What is required
Check each line of the records below for the string "short", then state how many lines contain it, with no other output.

(Recorded information Opens)

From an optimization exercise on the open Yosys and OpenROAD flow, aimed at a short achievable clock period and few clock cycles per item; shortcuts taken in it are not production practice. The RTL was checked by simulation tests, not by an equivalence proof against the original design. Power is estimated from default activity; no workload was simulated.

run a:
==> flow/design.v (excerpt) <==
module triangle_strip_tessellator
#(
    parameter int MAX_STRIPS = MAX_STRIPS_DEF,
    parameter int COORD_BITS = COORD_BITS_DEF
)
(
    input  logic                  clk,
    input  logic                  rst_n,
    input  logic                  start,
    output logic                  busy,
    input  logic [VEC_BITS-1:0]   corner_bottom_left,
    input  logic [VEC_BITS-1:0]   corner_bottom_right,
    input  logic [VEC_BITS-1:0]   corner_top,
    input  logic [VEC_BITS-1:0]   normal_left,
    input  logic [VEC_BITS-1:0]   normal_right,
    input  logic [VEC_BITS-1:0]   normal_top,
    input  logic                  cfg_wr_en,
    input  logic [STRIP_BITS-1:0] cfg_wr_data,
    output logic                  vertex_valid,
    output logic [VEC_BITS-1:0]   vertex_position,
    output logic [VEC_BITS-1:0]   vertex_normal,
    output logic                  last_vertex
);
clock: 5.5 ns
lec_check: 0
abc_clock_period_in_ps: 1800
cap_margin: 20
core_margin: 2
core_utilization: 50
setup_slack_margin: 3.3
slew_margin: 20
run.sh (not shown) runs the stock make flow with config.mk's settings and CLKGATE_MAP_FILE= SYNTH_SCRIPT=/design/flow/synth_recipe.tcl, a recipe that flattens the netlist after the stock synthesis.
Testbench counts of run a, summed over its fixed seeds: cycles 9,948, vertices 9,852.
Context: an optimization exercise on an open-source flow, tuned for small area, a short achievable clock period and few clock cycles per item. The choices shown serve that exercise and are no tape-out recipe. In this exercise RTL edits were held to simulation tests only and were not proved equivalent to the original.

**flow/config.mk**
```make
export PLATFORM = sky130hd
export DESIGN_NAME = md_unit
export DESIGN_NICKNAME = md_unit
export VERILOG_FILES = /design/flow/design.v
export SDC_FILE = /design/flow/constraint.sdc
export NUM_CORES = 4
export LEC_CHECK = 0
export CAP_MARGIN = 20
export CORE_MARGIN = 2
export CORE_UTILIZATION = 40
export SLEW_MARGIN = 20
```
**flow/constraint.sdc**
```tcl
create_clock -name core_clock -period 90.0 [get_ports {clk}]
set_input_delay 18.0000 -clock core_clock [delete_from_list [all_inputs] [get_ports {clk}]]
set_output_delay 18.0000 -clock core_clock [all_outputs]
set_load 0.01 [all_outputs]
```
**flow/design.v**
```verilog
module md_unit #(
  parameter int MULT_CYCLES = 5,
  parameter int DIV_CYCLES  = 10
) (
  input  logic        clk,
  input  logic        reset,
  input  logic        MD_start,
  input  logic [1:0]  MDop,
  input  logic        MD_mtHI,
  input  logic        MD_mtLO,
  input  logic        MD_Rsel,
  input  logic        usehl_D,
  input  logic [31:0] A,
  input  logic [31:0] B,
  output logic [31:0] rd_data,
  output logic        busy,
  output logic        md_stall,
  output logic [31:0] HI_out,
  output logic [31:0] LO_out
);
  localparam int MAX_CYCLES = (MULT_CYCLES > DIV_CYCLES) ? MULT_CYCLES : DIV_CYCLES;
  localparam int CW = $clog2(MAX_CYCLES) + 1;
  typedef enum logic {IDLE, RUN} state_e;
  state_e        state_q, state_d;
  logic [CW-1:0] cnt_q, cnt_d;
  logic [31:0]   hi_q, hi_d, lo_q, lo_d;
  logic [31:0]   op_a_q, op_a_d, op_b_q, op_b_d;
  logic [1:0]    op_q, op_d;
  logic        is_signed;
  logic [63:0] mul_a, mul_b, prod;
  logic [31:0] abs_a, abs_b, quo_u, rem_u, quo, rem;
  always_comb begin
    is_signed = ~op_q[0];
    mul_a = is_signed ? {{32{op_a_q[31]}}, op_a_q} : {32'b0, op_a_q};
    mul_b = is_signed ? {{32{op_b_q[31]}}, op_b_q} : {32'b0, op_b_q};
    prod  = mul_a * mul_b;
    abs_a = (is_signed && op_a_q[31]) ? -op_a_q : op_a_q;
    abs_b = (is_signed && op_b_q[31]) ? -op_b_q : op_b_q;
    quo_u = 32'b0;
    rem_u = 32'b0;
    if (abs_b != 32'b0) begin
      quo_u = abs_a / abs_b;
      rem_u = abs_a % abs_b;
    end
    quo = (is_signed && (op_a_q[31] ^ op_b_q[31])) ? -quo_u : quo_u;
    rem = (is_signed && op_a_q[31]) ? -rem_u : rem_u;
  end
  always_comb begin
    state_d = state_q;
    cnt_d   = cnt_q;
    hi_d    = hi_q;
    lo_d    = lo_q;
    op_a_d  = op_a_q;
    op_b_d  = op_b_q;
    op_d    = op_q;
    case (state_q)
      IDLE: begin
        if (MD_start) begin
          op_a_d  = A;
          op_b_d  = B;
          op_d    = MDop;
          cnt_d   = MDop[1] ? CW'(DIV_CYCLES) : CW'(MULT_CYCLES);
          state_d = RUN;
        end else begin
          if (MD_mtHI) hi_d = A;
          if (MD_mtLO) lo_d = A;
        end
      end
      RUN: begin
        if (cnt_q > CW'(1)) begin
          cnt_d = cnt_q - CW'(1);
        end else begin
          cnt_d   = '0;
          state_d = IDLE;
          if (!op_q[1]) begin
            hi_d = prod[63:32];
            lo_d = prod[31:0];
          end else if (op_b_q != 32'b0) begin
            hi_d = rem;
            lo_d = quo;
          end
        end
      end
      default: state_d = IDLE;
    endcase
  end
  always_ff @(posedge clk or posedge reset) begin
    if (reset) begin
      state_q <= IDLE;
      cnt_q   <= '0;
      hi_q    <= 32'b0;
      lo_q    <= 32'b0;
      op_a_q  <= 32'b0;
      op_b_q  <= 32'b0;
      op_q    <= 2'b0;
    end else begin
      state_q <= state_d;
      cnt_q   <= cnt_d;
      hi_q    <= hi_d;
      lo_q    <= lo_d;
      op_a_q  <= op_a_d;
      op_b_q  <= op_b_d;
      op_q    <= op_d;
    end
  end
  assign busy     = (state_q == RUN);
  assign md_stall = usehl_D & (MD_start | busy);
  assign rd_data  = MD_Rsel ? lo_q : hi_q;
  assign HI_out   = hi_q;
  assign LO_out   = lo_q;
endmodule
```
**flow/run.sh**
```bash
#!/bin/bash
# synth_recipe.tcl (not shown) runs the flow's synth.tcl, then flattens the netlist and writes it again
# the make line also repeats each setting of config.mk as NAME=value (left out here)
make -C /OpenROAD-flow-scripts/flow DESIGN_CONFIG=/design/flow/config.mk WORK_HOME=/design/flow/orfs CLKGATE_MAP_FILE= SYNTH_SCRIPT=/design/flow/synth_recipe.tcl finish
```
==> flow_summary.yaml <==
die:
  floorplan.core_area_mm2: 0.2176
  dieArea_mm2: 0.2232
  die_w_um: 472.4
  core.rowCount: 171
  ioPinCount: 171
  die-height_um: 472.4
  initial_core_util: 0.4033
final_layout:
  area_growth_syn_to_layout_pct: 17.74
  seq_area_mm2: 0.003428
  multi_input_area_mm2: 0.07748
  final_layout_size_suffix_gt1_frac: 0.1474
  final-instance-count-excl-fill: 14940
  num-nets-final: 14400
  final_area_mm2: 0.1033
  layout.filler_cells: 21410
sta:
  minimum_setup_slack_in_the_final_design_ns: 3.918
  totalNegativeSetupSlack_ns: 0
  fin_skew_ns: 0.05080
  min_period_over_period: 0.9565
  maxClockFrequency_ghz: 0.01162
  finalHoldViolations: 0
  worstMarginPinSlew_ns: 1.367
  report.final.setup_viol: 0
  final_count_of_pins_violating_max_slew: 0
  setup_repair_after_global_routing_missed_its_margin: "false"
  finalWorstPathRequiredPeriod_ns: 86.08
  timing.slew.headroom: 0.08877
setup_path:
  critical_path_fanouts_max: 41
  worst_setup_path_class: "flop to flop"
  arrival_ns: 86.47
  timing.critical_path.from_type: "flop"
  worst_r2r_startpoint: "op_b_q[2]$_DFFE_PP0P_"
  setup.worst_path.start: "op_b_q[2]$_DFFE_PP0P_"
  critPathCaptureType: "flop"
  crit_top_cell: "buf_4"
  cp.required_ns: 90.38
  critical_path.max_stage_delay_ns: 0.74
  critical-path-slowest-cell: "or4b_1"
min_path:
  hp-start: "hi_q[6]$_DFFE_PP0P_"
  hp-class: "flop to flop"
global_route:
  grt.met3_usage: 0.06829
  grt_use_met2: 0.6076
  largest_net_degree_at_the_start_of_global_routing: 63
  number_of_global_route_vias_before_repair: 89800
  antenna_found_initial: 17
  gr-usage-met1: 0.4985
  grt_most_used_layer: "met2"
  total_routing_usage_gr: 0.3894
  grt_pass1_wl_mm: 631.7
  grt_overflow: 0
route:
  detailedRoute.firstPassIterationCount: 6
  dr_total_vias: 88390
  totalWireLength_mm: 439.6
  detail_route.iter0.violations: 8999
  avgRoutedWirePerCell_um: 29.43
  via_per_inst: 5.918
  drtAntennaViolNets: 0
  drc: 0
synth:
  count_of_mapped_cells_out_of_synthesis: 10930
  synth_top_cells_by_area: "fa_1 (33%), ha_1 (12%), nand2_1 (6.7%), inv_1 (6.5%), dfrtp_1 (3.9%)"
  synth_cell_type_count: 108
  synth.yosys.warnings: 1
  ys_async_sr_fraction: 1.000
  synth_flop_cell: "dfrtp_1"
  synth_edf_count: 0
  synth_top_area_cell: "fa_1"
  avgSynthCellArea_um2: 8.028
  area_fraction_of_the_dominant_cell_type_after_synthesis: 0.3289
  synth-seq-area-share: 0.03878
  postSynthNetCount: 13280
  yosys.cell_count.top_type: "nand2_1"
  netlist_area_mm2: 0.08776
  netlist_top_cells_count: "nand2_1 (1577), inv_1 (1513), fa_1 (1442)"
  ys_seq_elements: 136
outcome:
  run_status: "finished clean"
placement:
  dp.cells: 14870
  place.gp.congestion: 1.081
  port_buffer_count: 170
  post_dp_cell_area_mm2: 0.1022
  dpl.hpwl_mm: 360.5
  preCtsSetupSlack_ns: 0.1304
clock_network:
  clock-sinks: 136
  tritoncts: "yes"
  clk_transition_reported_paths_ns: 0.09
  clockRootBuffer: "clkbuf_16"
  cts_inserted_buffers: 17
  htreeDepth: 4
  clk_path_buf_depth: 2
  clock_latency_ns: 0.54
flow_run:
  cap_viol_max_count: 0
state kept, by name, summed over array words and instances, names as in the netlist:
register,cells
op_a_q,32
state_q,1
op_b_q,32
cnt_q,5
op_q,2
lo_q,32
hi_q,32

(Recorded information Closes)

Task output
2